A c0 = new C();           
c0.m2();                  // m2() -> "Cm2-> 5"
// C c1 = (A) new C();       Compile Error, can't assign an A object to a C variable
A a1 = (A) c0;            
C c2 = (C) a1;            
c2.m3();                  // m3() -> "Bm3-> called"
// c2.m4();                  C.m4() is invalid
c2.m5();                  // m5() -> "Cm5-> 6"
((C) c0).m3();            // m3() -> "Bm3-> called"
// (C) c0.m2();              Compile Error, can't cast a void to C class
b0.update();              // update() -> 
b0.m1();                  // m1() -> "Am1-> 99"

    Ecstasy

    1. Athletes

      Suppose we have the Person, Athlete, and SoccerPlayer classes defined below.

      
class Person {
	void speakTo(Person other) { System.out.println("kudos"); }
	void watch(SoccerPlayer other) { System.out.println("wow"); }
}

class Athlete extends Person {
	void speakTo(Athlete other) { System.out.println("take notes"); }
	void watch(Athlete other) { System.out.println("game on"); }
}

class SoccerPlayer extends Athlete {
	void speakTo(Athlete other) { System.out.println("respect"); }
	void speakTo(Person other) { System.out.println("hmph"); }
}

      For each line below, write what, if anything, is printed after its execution.
      Write CE if there is a compiler error and RE if there is a runtime error.
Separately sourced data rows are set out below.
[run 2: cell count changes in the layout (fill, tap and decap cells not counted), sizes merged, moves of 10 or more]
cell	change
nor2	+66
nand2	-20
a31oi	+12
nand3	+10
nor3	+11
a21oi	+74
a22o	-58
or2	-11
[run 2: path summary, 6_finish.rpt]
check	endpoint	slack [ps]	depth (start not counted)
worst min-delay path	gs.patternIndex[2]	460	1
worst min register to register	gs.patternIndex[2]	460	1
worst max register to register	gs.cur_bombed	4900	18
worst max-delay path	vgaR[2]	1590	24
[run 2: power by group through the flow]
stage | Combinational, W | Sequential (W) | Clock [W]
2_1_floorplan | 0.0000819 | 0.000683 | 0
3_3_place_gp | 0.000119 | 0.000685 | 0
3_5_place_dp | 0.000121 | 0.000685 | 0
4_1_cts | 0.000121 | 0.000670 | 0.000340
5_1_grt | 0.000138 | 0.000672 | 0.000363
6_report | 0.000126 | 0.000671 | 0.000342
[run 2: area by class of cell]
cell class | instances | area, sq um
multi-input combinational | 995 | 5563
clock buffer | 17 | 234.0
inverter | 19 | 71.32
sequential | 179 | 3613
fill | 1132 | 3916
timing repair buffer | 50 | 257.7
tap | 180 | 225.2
Source: an optimization exercise on an open RTL-to-GDS flow (aim: small area, a short achievable clock period and few clock cycles). Production flows keep margins and buffers that such runs may drop.
No functional check of the RTL was part of any run shown here.

## flow/flow/run.sh

```bash
#!/bin/bash
# The standard layout, with one extra step between synthesis and floorplan:
# invopt.py removes the inverters that Yosys's full-adder extraction leaves between
# adders (see invopt.py). Each tool's output goes to a log of its own.
set -euo pipefail
R=orfs/results/$FLOW_PLATFORM/geofence/base
LIB=$FLOW_HOME/platforms/$FLOW_PLATFORM/lib/sky130_fd_sc_hd__tt_025C_1v80.lib
bash standard.sh synth > synth.log 2>&1
cp $R/1_2_yosys.v 1_2_yosys.synth.v
python3 flow/invopt.py $LIB 1_2_yosys.synth.v 1_2_yosys.invopt.v > invopt.log 2>&1
cp 1_2_yosys.invopt.v $R/1_2_yosys.v
bash standard.sh "CTS_ARGS=-sink_clustering_enable -repair_clock_nets -buf_list {sky130_fd_sc_hd__clkbuf_4 sky130_fd_sc_hd__clkbuf_8} -sink_clustering_size 30 -sink_clustering_max_diameter 100 -dont_use_dummy_load" finish > layout.log 2>&1
```

## flow/flow/invopt.py

```python
#!/usr/bin/env python3
"""Polarity clean-up of a mapped sky130hd netlist (Yosys write_verilog output).

Yosys's extract_fa maps many full adders in inverted form (inverted inputs and outputs),
which leaves inverters between adders. A full adder is self-dual: FA(~a,~b,~c) gives
(~sum, ~cout). This script removes every inverter, then picks for each full adder whether
to use it inverted, and for some single-output gates whether to swap them for their
complement (and2 <-> nand2, ...), so that as few inverters as possible are needed; it
then adds one inverter per signal whose complement is still needed. The function of the
netlist and its registers are unchanged.

usage: invopt.py lib in.v out.v"""
import re, sys, random

lib_path, src, dst = sys.argv[1:4]
P = "sky130_fd_sc_hd__"

# cell areas and pin directions from the liberty file
areas, pins, cur, curpin = {}, {}, None, None
for line in open(lib_path):
    m = re.match(r'\s*cell \("(\w+)"\)', line)
    if m:
        cur = m.group(1); pins[cur] = {}; continue
    m = re.match(r'\s*area\s*:\s*([0-9.]+)', line)
    if m and cur and cur not in areas:
        areas[cur] = float(m.group(1))
    m = re.match(r'\s*pin \("(\w+)"\)', line)
    if m and cur:
        curpin = m.group(1); continue
    m = re.match(r'\s*direction\s*:\s*"?(\w+)"?', line)
    if m and cur and curpin:
        pins[cur][curpin] = m.group(1); curpin = None

PAIRS = [("and2", "nand2"), ("or2", "nor2"), ("xor2", "xnor2"), ("and3", "nand3"),
         ("or3", "nor3"), ("and4", "nand4"), ("or4", "nor4"), ("a21o", "a21oi"),
         ("o21a", "o21ai"), ("a22o", "a22oi"), ("o22a", "o22ai"), ("a211o", "a211oi"),
         ("o211a", "o211ai"), ("a31o", "a31oi"), ("o31a", "o31ai"), ("xor3", "xnor3"),
         ("buf", "inv"), ("clkbuf", "inv"), ("a221o", "a221oi"), ("o221a", "o221ai"),
         ("a41o", "a41oi"), ("o41a", "o41ai"), ("a32o", "a32oi"), ("o32a", "o32ai"),
         ("mux2", "mux2i")]
COMP = {}
for a, b, d in [(a, b, d) for a, b in PAIRS for d in ("_4", "_2", "_1")] + \
        [(b, a, d) for a, b in PAIRS for d in ("_4", "_2", "_1")]:
    x, y = P + a + d, P + b + "_1"
    if a == "inv":
        continue
    if x in pins and y in pins:
        ix = sorted(p for p, d in pins[x].items() if d == "input")
        iy = sorted(p for p, d in pins[y].items() if d == "input")
        ox = [p for p, d in pins[x].items() if d == "output"]
        oy = [p for p, d in pins[y].items() if d == "output"]
        if ix == iy and len(ox) == 1 and len(oy) == 1:
            COMP[x] = (y, ox[0], oy[0])
INV = re.compile(P + r"(inv|clkinv)_\d+$")
FA = P + "fa_1"
HA = P + "ha_1"

text = open(src).read()
mod = re.search(r"module\s+(\w+)\s*\((.*?)\);(.*)endmodule", text, re.S)
body = mod.group(3)
outputs = set()
for m in re.finditer(r"^\s*output\s+(\[[^\]]*\]\s*)?(\w+)\s*;", body, re.M):
    outputs.add(m.group(2))
inputs = set()
for m in re.finditer(r"^\s*input\s+(\[[^\]]*\]\s*)?(\w+)\s*;", body, re.M):
    inputs.add(m.group(2))

cell_re = re.compile(r"^\s*(" + P + r"\w+)\s+(\S+)\s*\((.*?)\);", re.M | re.S)
pin_re = re.compile(r"\.(\w+)\(\s*(.*?)\s*\)\s*(?:,|$)", re.S)
cells = []
for m in cell_re.finditer(body):
    t, name, conns = m.group(1), m.group(2), m.group(3)
    pc = [(p, n.strip()) for p, n in pin_re.findall(conns)]
    cells.append([t, name, pc])
if re.search(r"^\s*assign\s", body, re.M):
    sys.exit("netlist has assign statements")
other = cell_re.sub("", body)

def is_out(t, p):
    return pins[t].get(p) == "output"

# nets driven by inverters: net -> input net
inv_of = {}
for t, name, pc in cells:
    if INV.match(t):
        d = dict(pc); inv_of[d["Y"]] = d["A"]
def base(n):
    pol = 0
    while n in inv_of:
        n = inv_of[n]; pol ^= 1
    return n, pol

for o in outputs:
    if base(o)[1] or o in inv_of:
        sys.exit("output port driven by an inverter")

# variables: full adders (flip all pins) and complementable gates (flip the output)
var_of_cell = {}
driver_var = {}   # base net -> var index (its physical polarity)
nvar = 0
ctype = []
for i, (t, name, pc) in enumerate(cells):
    if INV.match(t):
        continue
    if t == FA or t in COMP or t == HA:
        var_of_cell[i] = nvar; ctype.append(t); nvar += 1
        if t != HA:
            for p, n in pc:
                if is_out(t, p):
                    driver_var[n] = var_of_cell[i]
val = [0] * nvar

# loads: (cell index, pin, base net, literal polarity, var of load or None)
loads = {}
for i, (t, name, pc) in enumerate(cells):
    if INV.match(t):
        continue
    for p, n in pc:
        if is_out(t, p):
            continue
        b, pol = base(n)
        v = var_of_cell[i] if t in (FA, HA) else None
        loads.setdefault(b, []).append((i, p, pol, v))
for o in outputs:
    loads.setdefault(o, []).append((None, o, 0, None))

sig_of_var = {}
for b in loads:
    if b in driver_var:
        sig_of_var.setdefault(driver_var[b], []).append(b)
for_var_loads = {}
for b, ls in loads.items():
    for (i, p, pol, v) in ls:
        if v is not None:
            for_var_loads.setdefault(v, set()).add(b)

inv_area = areas[P + "inv_1"]
def sig_cost(b):
    ph = val[driver_var[b]] if b in driver_var else 0
    need = False
    for (i, p, pol, v) in loads[b]:
        req = pol ^ (val[v] if v is not None else 0)
        if req != ph:
            need = True; break
    return inv_area if need else 0.0
def var_cost(v):
    t = ctype[v]
    if t == FA:
        return 0.0
    if t == HA:
        return (areas[P + "xor2_1"] + areas[P + "nor2_1"]) if val[v] else areas[t]
    return areas[COMP[t][0]] if val[v] else areas[t]
def touched(v):
    s = set(sig_of_var.get(v, [])) | for_var_loads.get(v, set())
    return s

total = sum(sig_cost(b) for b in loads) + sum(var_cost(v) for v in range(nvar))
start = total + inv_area * 0
orig = sum(areas[t] for t, n, pc in cells if INV.match(t) or t == FA or t in COMP)
order = list(range(nvar))
rng = random.Random(1)
def delta(v):
    ss = touched(v)
    before = sum(sig_cost(b) for b in ss) + var_cost(v)
    val[v] ^= 1
    after = sum(sig_cost(b) for b in ss) + var_cost(v)
    val[v] ^= 1
    return after - before
def descend():
    global total
    improved = True
    while improved:
        improved = False
        rng.shuffle(order)
        for v in order:
            d = delta(v)
            if d < -1e-9 or (d < 1e-9 and rng.random() < 0.3):
                val[v] ^= 1; total += d
                if d < -1e-9:
                    improved = True
descend()
best, best_val = total, list(val)
for it in range(300):
    for v in rng.sample(range(nvar), max(1, nvar // 30)):
        total += delta(v); val[v] ^= 1
    descend()
    if total < best - 1e-9:
        best, best_val = total, list(val)
    else:
        val[:] = best_val; total = best

# rewrite
def W(n):
    return n + " " if n.startswith("\\") else n
new_cells = []
inv_net = {}
k = 0
for b in sorted(loads):
    ph = val[driver_var[b]] if b in driver_var else 0
    for (i, p, pol, v) in loads[b]:
        req = pol ^ (val[v] if v is not None else 0)
        if req != ph and b not in inv_net:
            k += 1
            inv_net[b] = f"invopt_{k}"
            new_cells.append(f"  {P}inv_1 invopt_c{k} (\n    .A({W(b)}),\n    .Y({inv_net[b]})\n  );")
conn = {}
for b, ls in loads.items():
    ph = val[driver_var[b]] if b in driver_var else 0
    for (i, p, pol, v) in ls:
        req = pol ^ (val[v] if v is not None else 0)
        net = b if req == ph else inv_net[b]
        if i is None:
            if net != p:
                sys.exit("output port polarity")
            continue
        conn[(i, p)] = net
conn = {k: W(n) for k, n in conn.items()}
out_cells = []
for i, (t, name, pc) in enumerate(cells):
    if INV.match(t):
        continue
    if t == HA and val[var_of_cell[i]]:
        d = dict(pc)
        a, b = conn[(i, "A")], conn[(i, "B")]
        if "SUM" in d:
            out_cells.append(f"  {P}xor2_1 {name}_s (\n    .A({a}),\n    .B({b}),\n    .X({W(d['SUM'])})\n  );")
        if "COUT" in d:
            out_cells.append(f"  {P}nor2_1 {name}_c (\n    .A({a}),\n    .B({b}),\n    .Y({W(d['COUT'])})\n  );")
        continue
    nt = t
    opin = {}
    if i in var_of_cell and t != FA and val[var_of_cell[i]]:
        nt, po, pn = COMP[t]
        opin[po] = pn
    items = []
    for p, n in pc:
        if is_out(t, p):
            items.append(f"    .{opin.get(p, p)}({W(n)})")
        else:
            items.append(f"    .{p}({conn[(i, p)]})")
    out_cells.append(f"  {nt} {name} (\n" + ",\n".join(items) + "\n  );")
decl = "\n".join(f"  wire {inv_net[b]};" for b in sorted(inv_net, key=lambda b: inv_net[b]))
newbody = other.rstrip() + "\n" + decl + "\n" + "\n".join(out_cells + new_cells) + "\n"
out = text[:mod.start(3)] + newbody + text[mod.end(3):]
open(dst, "w").write(out)
ninv0 = sum(1 for t, n, pc in cells if INV.match(t))
nflip = sum(1 for v in range(nvar) if val[v] and ctype[v] in (FA, HA))
ncomp = sum(1 for v in range(nvar) if val[v] and ctype[v] != FA)
sys.stderr.write(f"invopt: inverters {ninv0} -> {k}, adders flipped {nflip}, gates swapped {ncomp}, "
                 f"area of touched cells {orig:.1f} -> {total:.1f}\n")
```

## flow/standard.sh

```bash
#!/bin/bash
# synth_recipe.tcl (not shown) runs the flow's synth.tcl, then flattens the netlist and writes it again
# the make line also repeats each setting of config.mk as NAME=value (left out here)
make -C /OpenROAD-flow-scripts/flow DESIGN_CONFIG=/design/flow/config.mk WORK_HOME=/design/flow/orfs CLKGATE_MAP_FILE= SYNTH_SCRIPT=/design/flow/synth_recipe.tcl "${@:-finish}"
```

## flow/config.mk

```make
export PLATFORM = sky130hd
export DESIGN_NAME = geofence
export DESIGN_NICKNAME = geofence
export VERILOG_FILES = /design/flow/design.v
export SDC_FILE = /design/flow/constraint.sdc
export NUM_CORES = 4
export LEC_CHECK = 0
export CAP_MARGIN = 20
export CORE_MARGIN = 2
export CORE_UTILIZATION = 40
export CTS_BUF_LIST = sky130_fd_sc_hd__clkbuf_4 sky130_fd_sc_hd__clkbuf_8
export CTS_CLUSTER_DIAMETER = 100
export CTS_CLUSTER_SIZE = 30
export PLACE_DENSITY = 0.6
export SETUP_SLACK_MARGIN = 5
export SLEW_MARGIN = 20
```

## flow/constraint.sdc

```tcl
create_clock -name core_clock -period 12.0 [get_ports {clk}]
set_input_delay 2.4000 -clock core_clock [delete_from_list [all_inputs] [get_ports {clk}]]
set_output_delay 2.4000 -clock core_clock [all_outputs]
set_load 0.01 [all_outputs]
```
From an optimization exercise on the open Yosys and OpenROAD flow, aimed at small area and a short achievable clock period; shortcuts taken in it are not production practice. In this exercise RTL edits were held to simulation tests only and were not proved equivalent to the original. The clock input has no modelled driver; a real chip could not lean on it and would need a root buffer or a full tree.

// fifo
module fifo (
    clK,
    fifo_WR,
    fifo_IN,
    fifo_RD,
    fifo_OUT,
    rsT,
    statuS
    );
    parameter DATA = 16;
    parameter ADDR = 5;
    localparam DEPTH = 1 << ADDR;
    localparam GROUPS = DEPTH / 4;
    input clK;
    input  wire              fifo_WR;
    input  wire [DATA-1:0]   fifo_IN;
    input  wire              fifo_RD;
    output wire [DATA-1:0]   fifo_OUT;
    input  wire              rsT;
    output wire [1:0]        statuS;
    reg         [3:0]        Write_Lo;
    reg         [GROUPS-1:0] Write_Hi;
    reg         [DEPTH-1:0]  Read_Sel_n;
    reg         [1:0]        Diff;
    dpram #(.DATA(DATA), .ADDR(ADDR)) Fifomem (
        .clK(clK),
        .wr_EN(fifo_WR),
        .wr_LO(Write_Lo),
        .wr_HI(Write_Hi),
        .wr_DATA(fifo_IN),
        .rd_SELn(Read_Sel_n),
        .rd_DATA(fifo_OUT)
        );
    assign statuS = Diff;
    wire read_shift = fifo_RD & ~rsT;
    wire read_hold  = ~fifo_RD & ~rsT;
  ...
For scale: roughly 1700 cells after synthesis, roughly 570 flip-flops, roughly 0.019 mm2 of cells after synthesis.
Settings: LEC_CHECK=0, CAP_MARGIN=20, CORE_MARGIN=2, CORE_UTILIZATION=70, SETUP_SLACK_MARGIN=1.55, SLEW_MARGIN=20, SYNTH_HIERARCHICAL=1; clock period 3.0 ns.
standard.sh (not shown) runs the stock make flow with config.mk's settings and CLKGATE_MAP_FILE= SYNTH_SCRIPT=/design/flow/synth_recipe.tcl, a recipe that flattens the netlist after the stock synthesis.
==> flow/flow/run.sh <==
#!/bin/bash
# Layout flow: the standard flow (standard.sh), except that the clock
# tree is the fixed two-stage tree of flow/clocktree.tcl (clock port -> one
# clkbuf_16 per quadrant -> one clkbuf_8 per strip of about 16 flip-flops)
# instead of TritonCTS's three-stage tree. flow/pre_cts.tcl puts
# it in place of clock_tree_synthesis inside ORFS's CTS step. The
# read-pointer flip-flops (Read_Sel_n) hang on the root buffers, one stage
# earlier than the rest: useful skew for the read mux paths they start.
# Port buffers are buf_2 instead of the delay buffer buffer_ports picks.
set -euo pipefail
W=$(pwd)
export PRE_CTS_TCL="$W/flow/pre_cts.tcl"
export BUFFER_PORTS_ARGS="-buffer_cell sky130_fd_sc_hd__buf_2"
bash standard.sh PRE_CTS_TCL="$PRE_CTS_TCL" BUFFER_PORTS_ARGS="$BUFFER_PORTS_ARGS" finish > "$W/standard_flow.log" 2>&1
==> flow/flow/pre_cts.tcl <==
# Sourced by ORFS's cts.tcl before it calls clock_tree_synthesis: replaces
# that command with a fixed two-stage clock tree (clocktree.tcl). Everything
# else in the CTS step (legalisation, timing repair) runs as usual.
source [file join [file dirname [info script]] clocktree.tcl]
rename clock_tree_synthesis tritoncts_clock_tree_synthesis
proc clock_tree_synthesis {args} {
  build_tree 1 8 sky130_fd_sc_hd__clkbuf_16 sky130_fd_sc_hd__clkbuf_8 {Read_Sel_n*}
  catch {global_connect}
  set_propagated_clock [all_clocks]
}
Other scripts of this flow, unchanged in this note and not shown: flow/flow/clocktree.tcl
The baseline went through all stages and came out clean.
What follows belongs to an exercise in optimizing a design on an open flow for small area, a short achievable clock period and few clock cycles; a production flow would make more cautious choices.
Where RTL was checked, it was by simulation tests only, not by an equivalence proof against the original.
No functional check of the RTL was part of run 3.
No activity file was given, so power comes from the tool's default toggle rates.

==> flow/design.v, too long to show whole: its modules and the start of the top module <==
// module mac: 388 lines
// module projeto: 49 lines
module projeto(
    input ck,
    input inicio,
    input rst,
    input [15:0] X,
    input [15:0] A,
    input [15:0] B,
    input [15:0] C,
    output pronto,
    output overflow,
    output [15:0] resultado
);
  // ...
==> flow/flow/run.sh <==
#!/bin/bash
# The standard layout (standard.sh) with these changes:
#  - the multiply-add tree, module mac, is laid out from flow/mac_cells.v, the
#    same circuit as mac in rtl/ula.v built from cells by hand (both are
#    generated by gen/mkhand.py), so that its partial products are single
#    NAND gates feeding full-adder cells of inverted polarity;
#  - synthesis skips Yosys's early "abc -fast" (SYNTH_ARGS=-noabc);
#  - port buffers use the smallest buffer.
# Registers and their names are those of the standard synthesis.
set -euo pipefail
export SYNTH_ARGS="-noabc"
export BUFFER_PORTS_ARGS="-buffer_cell sky130_fd_sc_hd__buf_1"
# design.v with module mac replaced by the cell-level one
awk '/^module mac\(/ {skip = 1} !skip {print} skip && /^endmodule/ {skip = 0}' design.v > design_cells.v
grep -q '^module mac(' design_cells.v && { echo "module mac still in design_cells.v"; exit 1; }
cat flow/mac_cells.v >> design_cells.v
sed "s#CLKGATE_MAP_FILE= #CLKGATE_MAP_FILE= VERILOG_FILES=$PWD/design_cells.v #" standard.sh > standard_cells.sh
grep -q "VERILOG_FILES=$PWD/design_cells.v" standard_cells.sh
bash standard_cells.sh > standard.log 2>&1
==> flow/standard.sh <==
#!/bin/bash
# synth_recipe.tcl (not shown) runs the flow's synth.tcl, then flattens the netlist and writes it again
# the make line also repeats each setting of config.mk as NAME=value (left out here)
make -C /OpenROAD-flow-scripts/flow DESIGN_CONFIG=/design/flow/config.mk WORK_HOME=/design/flow/orfs CLKGATE_MAP_FILE= SYNTH_SCRIPT=/design/flow/synth_recipe.tcl "${@:-finish}"
==> flow/config.mk <==
export PLATFORM = sky130hd
export DESIGN_NAME = projeto
export DESIGN_NICKNAME = projeto
export VERILOG_FILES = /design/flow/design.v
export SDC_FILE = /design/flow/constraint.sdc
export NUM_CORES = 4
export LEC_CHECK = 0
export CAP_MARGIN = 20
export CORE_MARGIN = 2
export CORE_UTILIZATION = 60
export CTS_BUF_LIST = sky130_fd_sc_hd__clkbuf_4
export SLEW_MARGIN = 20
==> flow/constraint.sdc <==
create_clock -name core_clock -period 9.5 [get_ports {ck}]
set_input_delay 1.9000 -clock core_clock [delete_from_list [all_inputs] [get_ports {ck}]]
set_output_delay 1.9000 -clock core_clock [all_outputs]
set_load 0.01 [all_outputs]
Not shown: flow/flow/mac_cells.v
==> impl_metrics.yaml, run 1 <==
synth:
  synth-main-ff-cell: "dfxtp_1"
  avgSynthCellArea_um2: 10.23
drt:
  drc: 0
  wl_met1_um: 4958
  via_count: 3935
  met3WireLength_um: 1200
clock_network:
  cts_resized: 0
  clock_latency_ns: 0.33
  post-cts-setup-buffers: 0
cells_and_area:
  multi_input_area_share: 0.7794
  multi_input_area_mm2: 0.004028
  utilization: 0.6687
  clockNetworkAreaShare: 0.01065
  largest_class: "multi-input combinational cells"
  layout_common_cells: "nand2_1 (152), fa_1 (116), buf_1 (84)"
timing:
  finalCritPeriodShare: 0.6158
  worst_slack_ns: 3.650
  maxSlewViolCount: 0
  worst_pin_slew_ns: 0.9027
  clock-skew-final_ns: 0.01796
worst_setup_path:
  cp_num_cells: 13
  path_buf_inv: 2
pwr:
  p_sw_uw: 994.0
  power_density_mw_per_mm2: 382.0
  powerComb_uw: 1640
  pwr-share-comb: 0.832
status:
  status: "timing/DRC/antenna clean"
floorplan:
  core.rowCount: 32
  fp.coreArea_mm2: 0.007727
global_routing:
  busiest_layer: "met2"
placed_design:
  dp_hpwl_um: 10060
  dp_cells: 633
worst_hold_path:
  hold_end: "ov"
Testbench counts, summed over its fixed seeds: cycles 4,800.
==> run 2: changes to the inputs <==
--- a/flow/config.mk
+++ b/flow/config.mk
@@ -9,4 +9,5 @@
 export CORE_MARGIN = 2
 export CORE_UTILIZATION = 60
 export CTS_BUF_LIST = sky130_fd_sc_hd__clkbuf_4
+export SETUP_SLACK_MARGIN = 3.8
 export SLEW_MARGIN = 20
==> impl_metrics.yaml, run 2 <==
status:
  status: "timing/DRC/antenna clean"
pwr:
  p_leak_uw: 0.001787
  power_density_mw_per_mm2: 381.3
  clkPwrFrac: 0.039
  internal-power_uw: 988.6
  power_frac_seq: 0.127
  pwr-share-comb: 0.834
  p_sw_uw: 1007
  switching_share: 0.5045
  vdd_ir_drop_max_uv: 356.8
worst_setup_path:
  max_stage_delay_ns: 0.60
  critPathArrivalTime_ns: 5.76
  r2r-end: "qa[15]"
  worstSetupEndpointType: "register"
  rr_worst_depth: 14
  crit_path_frequent_cell: "fa_1"
  crit_type: "input pin to register"
  reg2reg_slack_ns: 4.04
  cp_num_cells: 9
  path_max_fanout: 14
  crit_start: "X[4]"
  cpMaxStageDelayCell: "buf_1"
  worstPathRequired_ns: 9.70
  r2r-start: "qa[3]"
  path_buf_inv: 1
  path_cells: "buf_1 -> nand2_1 -> fa_1 -> fa_1 -> fa_1 -> fa_1 -> fa_1 -> fa_1 -> fa_1"
  crit_path_start_kind: "input pin"
  cp-endpoint: "qa[15]"
  crit_family: "adder cells"
timing:
  setup_viol: 0
  clock.fmax_mhz: 179.7
  fin_tns_setup_ns: 0
  hold_viol_final: 0
  finalCritPeriodShare: 0.5856
  min_period_ns: 5.564
  clock-skew-final_ns: 0.02071
  maxSlewViolCount: 0
  rsz0062_at_grt: "no"
  worst_pin_slew_ns: 0.8191
  max_slew_margin: 0.4539
floorplan:
  fp.coreArea_mm2: 0.007727
  die_w_um: 93.50
  design.die.area_mm2: 0.008741
  io_pins: 85
  die_y_um: 93.50
  core.rowCount: 32
  initial_core_util: 0.6219
clock_network:
  cts_made_buffers: 5
  clock_sinks: 29
  ctsHoldBuffers: 0
  cts_tree: "yes"
  clock_latency_ns: 0.34
  clkSlewWorstSetupHoldPaths_ns: 0.10
  cts_htree_levels: 2
  cts.root.buffer_cell: "clkbuf_4"
  clk_path_buf_depth: 2
synth:
  synth_top_area_share: 0.4832
  synth_top_area_cell: "fa_1"
  avgSynthCellArea_um2: 10.23
  synthTopCellsByArea: "fa_1 (48%), dfxtp_1 (12%), nand2_1 (12%), mux2i_1 (3.3%), buf_4 (2.5%)"
  synth-main-ff-cell: "dfxtp_1"
  yosysUniqueCellTypes: 56
  synth_seq_area_share: 0.1208
  syn_area_mm2: 0.004806
  syn_nets: 659
  syn_inst: 470
  ys_warn_count: 1
  synthTopCellsByCount: "nand2_1 (152), fa_1 (116), dfxtp_1 (29), buf_4 (16), mux2i_1 (16)"
  ys_ff_latch: 29
  synth_edf_count: 0
  async_reset_ff_frac: 0
  synth_most_common_cell: "nand2_1"
job:
  max-cap-violations: 0
placed_design:
  gp_congestion: 0.9283
  dp_cells: 633
  dp_hpwl_um: 10060
  place.port_buffers: 84
global_routing:
  grt_remaining_overflow: 0
  grt_pass1_wl_um: 21110
  grt_max_degree: 45
  grt_pass1_vias: 4192
  antenna_found_initial: 0
  track_usage: 0.3255
cells_and_area:
  seq_area_um2: 581.8
  multi_input_area_mm2: 0.004051
  layout_common_cells: "nand2_1 (152), fa_1 (116), buf_1 (78)"
  syn2layout_area_growth_pct: 8.878
  final_common_cell: "nand2_1"
  instances_no_fill: 647
  nets: 733
  largest_register: "qa"
  diodes: 0
  fillers: 638
  largest_reg_flops: 16
  reg.largest.list: "qa: 16 flops, qb: 5 flops, ql: 4 flops"
  final_layout_size_suffix_gt1_frac: 0.07706
drt:
  first_pass_iters: 4
  routedWlPerCell_um: 21.18
  drc: 0
  wirelength_um: 13700
  drt_iter0_markers: 262
  via_per_inst: 6.150
  drt.antenna.violating_nets: 0
  via_count: 3979
worst_hold_path:
  hp-class: "register to register"
[run 2: cell counts after synthesis]
No cell type changed its count.
[run 2: worst min-delay path: cells and delay by family (launching register included)]
kind	cells	cell delay, ns
AOI/OAI and AO/OA	1	0.12
and+or+nand+nor	1	0.11
DFF	1	0.31
[run 2: cells by family (layout without fill, tap and decap cells)]
logic type      count (synthesis)  in the layout  synth area share
fa+ha+maj                     122            122            0.4988
compound gates                 41             42           0.07655
mux                            24             24           0.05207
buf+inv                        35            109           0.04113
xor+xnor                       12             12           0.02187
simple gates                  207            207            0.1888
flops                          29             29            0.1208
[run 2: power by group through the flow]
stage               clock (uW)  combinational, uW  sequential, uW
floorplan                    0               1260             240
global placement             0               1570             254
detailed placement           0               1630             255
CTS                       81.0               1640             252
global route              84.9               1890             259
finish                    78.6               1660             253
[run 2: area by class of cell]
cell class,count,area share
well taps,102,0.02439
repair buffers,91,0.07174
clock buffers,6,0.008608
multi-input cells,407,0.7743
flip-flops and latches,29,0.1112
clock inverters,2,0.001913
inverters,10,0.007891
[run 2: metrics by stage]
step                      setup slack (ns)  total power, uW  hold slack, ns  cell area (um^2)  utilization
after global routing                 3.810             2230          0.6105              5233       0.6771
after detailed placement             3.210             1888          0.5485              5105       0.6606
final                                3.936             1995          0.5669              5233       0.6771
after global placement               3.368             1822          0.5481              5105       0.6606
after floorplan                      3.825             1504          0.5960              4806            -
after CTS                            3.801             1973          0.5737              5175       0.6697
[run 2: timing repair]
item                                   CTS  global route
endpoints found under the hold margin    0             0
setup buffers                            2             3
pin swaps                                1             1
setup endpoints to repair                6             5
gates cloned                             0             1
resized for setup                        0            15
[run 2: worst min-delay path by stage]
stage / depth (start not counted) / to / startpoint
2_1_floorplan: 2 / ov / ov
3_3_place_gp: 2 / ov / ov
3_5_place_dp: 2 / ov / ov
4_1_cts: 2 / ov / ov
5_1_grt: 2 / ov / ov
6_report: 2 / ov / ov
[run 2: layer usage]
layer	up-vias	GRT usage	part of all wire
li1	1695	-	-
met1	1996	0.4163	0.37
met4	0	0.1348	0.037
met5	-	0	0
met2	246	0.5438	0.50
met3	42	0.06608	0.090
If a
      line errors, continue executing the rest of the lines.

      
Person itai = new Person();                  //
SoccerPlayer shivani = new Person();         //
Athlete sohum = new SoccerPlayer();          //
Person jack = new Athlete();                 //
Athlete anjali = new Athlete();              //
SoccerPlayer chirasree = new SoccerPlayer(); //
itai.watch(chirasree);                       //
jack.watch(sohum);                           //
itai.speakTo(sohum);                         //
jack.speakTo(anjali);                        //
anjali.speakTo(chirasree);                   //
sohum.speakTo(itai);                         //
chirasree.speakTo((SoccerPlayer) sohum);     //
sohum.watch(itai);                           //
sohum.watch((Athlete) itai);                 //
((Athlete) jack).speakTo(anjali);            //
((SoccerPlayer) jack).speakTo(chirasree);    //
((Person) chirasree).speakTo(itai);          //
      Static type Dynamic type
      itai Person Person
      sohum Athlete SoccerPlayer
      jack Person Athlete
      anjali Athlete Athlete
      chirasree SoccerPlayer SoccerPlayer 
      
Person itai = new Person();                  //
SoccerPlayer shivani = new Person();         // CE
Athlete sohum = new SoccerPlayer();          //
Person jack = new Athlete();                 //
Athlete anjali = new Athlete();              //
SoccerPlayer chirasree = new SoccerPlayer(); //
itai.watch(chirasree);                       // watch(SoccerPlayer other) -> "wow"
jack.watch(sohum);                           // CE
itai.speakTo(sohum);                         // speakTo(Person other) -> "kudos"
jack.speakTo(anjali);                        // speakTo(Person other) -> "kudos"
anjali.speakTo(chirasree);                   // speakTo(Athlete other) -> "take notes"
sohum.speakTo(itai);                         // speakTo(Person other) -> "hmph"
chirasree.speakTo((SoccerPlayer) sohum);     // speakTo(Athlete other) -> "respect"
sohum.watch(itai);                           // CE
sohum.watch((Athlete) itai);                 // RE
((Athlete) jack).speakTo(anjali);            // speakTo(Athlete other) -> "take notes"
((SoccerPlayer) jack).speakTo(chirasree);    // RE
((Person) chirasree).speakTo(itai);          // speakTo(Person other) -> "hmph"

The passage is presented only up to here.